Chapter 2. BASE features

Table of Contents

2.1. Web interface
2.2. Information and annotation management
2.3. Data sharing and privacy
2.4. File and directory structure
2.5. Plugin and extension infrastructure
2.6. Batch upload and download of data
2.7. Supported array platforms and raw data formats
2.7.1. Vendor specific and custom printing array platforms
2.7.2. Available raw data types
2.8. Supported sequencing applications
2.9. Repository and standards

The BASE application features many components; MIAME compliance, multi-user, data sharing, data access management, array and biomaterial LIMS, multiple array platforms, RNAseq sequencing support, extensibility, configurable plug-ins, annotation customisation, streamlined access to analysis tools, integration of MultiExperiment Viewer (MeV), and more. To support all components the underlying relational database has grown to become very large and complex, especially since BASE itself works with objects posing additional database tables to keep track of objects stored in a relational database. Thus, rather than trying to describe every feature in detail here, we highlight some of the more important features.

2.1. Web interface

The entire system is accessed through a web-interface over the Internet using a standard web browser, such as Firefox, Safari, Opera, or Internet Explorer. Access privileges to a particular BASE installation are managed by personal accounts through the web-interface. A local administrator creates new user accounts with specific roles and access privileges and has an overall managerial responsibility for an individual BASE installation. With exception for the administrator with global data access, individual users have sole access to and control their inputted data. Users have the possibility to share data they own (or have share credentials for) to other users of the same BASE installation.

2.2. Information and annotation management

BASE features a biomaterial LIMS tracking biological material from its source to hybridisation/sequencing and ultimately to raw data and analysis. All events throughout sample handling are tracked and information on used and remaining quantities, physical sample locations, quality control information, and sample relations is stored in BASE. Racks or boxes holding biomaterials can be created as BioPlates and plate events are easily performed for extraction or labelling events. Although becoming less commonly used, the array production LIMS of previous BASE versions is retained to support researchers with spotting facilities, e.g., protein array production and BAC array printing that may not be commercially available.

Events in biomaterial and array LIMS are annotable with protocols and event dates, and most items can be annotated with customisable annotation types such as floats, integers, dates, and Boolean flags. Change history for biomaterial items is available if configured and can be used to track modifications in the database. Annotations are either free form or from a preset list of values, and can be marked as required for MIAME compliance. The annotation system is searchable and the user can select any annotations to be an experimental factors in analysis whereby it becomes available to analysis plugins and plot-tools.
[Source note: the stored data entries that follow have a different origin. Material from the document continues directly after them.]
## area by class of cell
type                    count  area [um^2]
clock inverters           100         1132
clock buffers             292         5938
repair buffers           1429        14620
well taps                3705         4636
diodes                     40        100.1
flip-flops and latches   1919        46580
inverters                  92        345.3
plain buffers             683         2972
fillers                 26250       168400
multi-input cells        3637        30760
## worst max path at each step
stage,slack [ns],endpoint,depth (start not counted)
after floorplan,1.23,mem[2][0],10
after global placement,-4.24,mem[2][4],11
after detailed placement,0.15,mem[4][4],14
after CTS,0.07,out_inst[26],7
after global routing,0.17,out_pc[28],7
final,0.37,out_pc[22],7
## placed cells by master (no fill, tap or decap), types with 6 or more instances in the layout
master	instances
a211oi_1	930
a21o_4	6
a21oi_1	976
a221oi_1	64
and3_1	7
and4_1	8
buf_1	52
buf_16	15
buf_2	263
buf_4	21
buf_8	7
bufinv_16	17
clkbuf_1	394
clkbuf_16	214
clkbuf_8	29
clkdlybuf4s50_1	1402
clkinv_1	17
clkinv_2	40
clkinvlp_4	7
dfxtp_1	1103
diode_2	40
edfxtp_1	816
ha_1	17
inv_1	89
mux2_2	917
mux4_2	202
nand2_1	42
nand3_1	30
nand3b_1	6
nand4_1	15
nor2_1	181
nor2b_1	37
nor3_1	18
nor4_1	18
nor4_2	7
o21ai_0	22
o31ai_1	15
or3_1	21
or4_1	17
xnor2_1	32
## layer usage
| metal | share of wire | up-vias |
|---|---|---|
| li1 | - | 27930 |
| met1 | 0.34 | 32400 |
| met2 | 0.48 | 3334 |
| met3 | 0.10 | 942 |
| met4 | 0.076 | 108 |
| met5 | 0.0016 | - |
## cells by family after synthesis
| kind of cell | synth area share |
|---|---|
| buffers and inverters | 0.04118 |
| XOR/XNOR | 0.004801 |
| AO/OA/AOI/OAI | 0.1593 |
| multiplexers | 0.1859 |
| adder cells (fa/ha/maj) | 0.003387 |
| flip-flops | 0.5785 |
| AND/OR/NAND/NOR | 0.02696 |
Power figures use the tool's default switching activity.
===== src/flat_wrapper.sv =====
// flat-port wrapper written by rule: the top's interface ports become plain ports
module hazard_scheduler_flat 
#(
  parameter int unsigned FLUSH_CYCLES = 2,
  parameter int unsigned CNT_W        = 16
)
  (clock, reset, bus_id_valid, bus_id_rs1, bus_id_rs2, bus_id_uses_rs2, bus_id_rd, bus_id_reg_en, bus_id_memtoreg, bus_ex_branch_taken, bus_stall_if, bus_bubble_ex, bus_flush_ifid, bus_fwd_a, bus_fwd_b, bus_stall_count, bus_flush_count);
  hazard_scheduler_if #(.CNT_W(CNT_W)) bus_i ();
  input  logic clock;
  input  logic reset;
  input wire logic [$bits(bus_i.id_valid)-1:0] bus_id_valid;
  input wire logic [$bits(bus_i.id_rs1)-1:0] bus_id_rs1;
  input wire logic [$bits(bus_i.id_rs2)-1:0] bus_id_rs2;
  input wire logic [$bits(bus_i.id_uses_rs2)-1:0] bus_id_uses_rs2;
  input wire logic [$bits(bus_i.id_rd)-1:0] bus_id_rd;
  input wire logic [$bits(bus_i.id_reg_en)-1:0] bus_id_reg_en;
  input wire logic [$bits(bus_i.id_memtoreg)-1:0] bus_id_memtoreg;
  input wire logic [$bits(bus_i.ex_branch_taken)-1:0] bus_ex_branch_taken;
  output wire logic [$bits(bus_i.stall_if)-1:0] bus_stall_if;
  output wire logic [$bits(bus_i.bubble_ex)-1:0] bus_bubble_ex;
  output wire logic [$bits(bus_i.flush_ifid)-1:0] bus_flush_ifid;
  output wire logic [$bits(bus_i.fwd_a)-1:0] bus_fwd_a;
  output wire logic [$bits(bus_i.fwd_b)-1:0] bus_fwd_b;
  output wire logic [$bits(bus_i.stall_count)-1:0] bus_stall_count;
  output wire logic [$bits(bus_i.flush_count)-1:0] bus_flush_count;
  assign bus_i.id_valid = bus_id_valid;
  assign bus_i.id_rs1 = bus_id_rs1;
  assign bus_i.id_rs2 = bus_id_rs2;
  assign bus_i.id_uses_rs2 = bus_id_uses_rs2;
  assign bus_i.id_rd = bus_id_rd;
  assign bus_i.id_reg_en = bus_id_reg_en;
  assign bus_i.id_memtoreg = bus_id_memtoreg;
  assign bus_i.ex_branch_taken = bus_ex_branch_taken;
  assign bus_stall_if = bus_i.stall_if;
  assign bus_bubble_ex = bus_i.bubble_ex;
  assign bus_flush_ifid = bus_i.flush_ifid;
  assign bus_fwd_a = bus_i.fwd_a;
  assign bus_fwd_b = bus_i.fwd_b;
  assign bus_stall_count = bus_i.stall_count;
  assign bus_flush_count = bus_i.flush_count;
  hazard_scheduler #(.FLUSH_CYCLES(FLUSH_CYCLES), .CNT_W(CNT_W)) u_core (.clock(clock), .reset(reset), .bus(bus_i));
endmodule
2.3. Data sharing and privacy

One of the important features of BASE is its capabilities as a local data repository. The repository functionality is amended with data grouping, sharing, and privacy policies. A BASE project is used to group items (biomaterial, raw data, and experiments) into a logical entity, and a BASE experiment is a collection of bioassays, e.g., array data, grouped logically together for further analysis. All items can co-exist in several projects and experiments without any unnecessary copying of information.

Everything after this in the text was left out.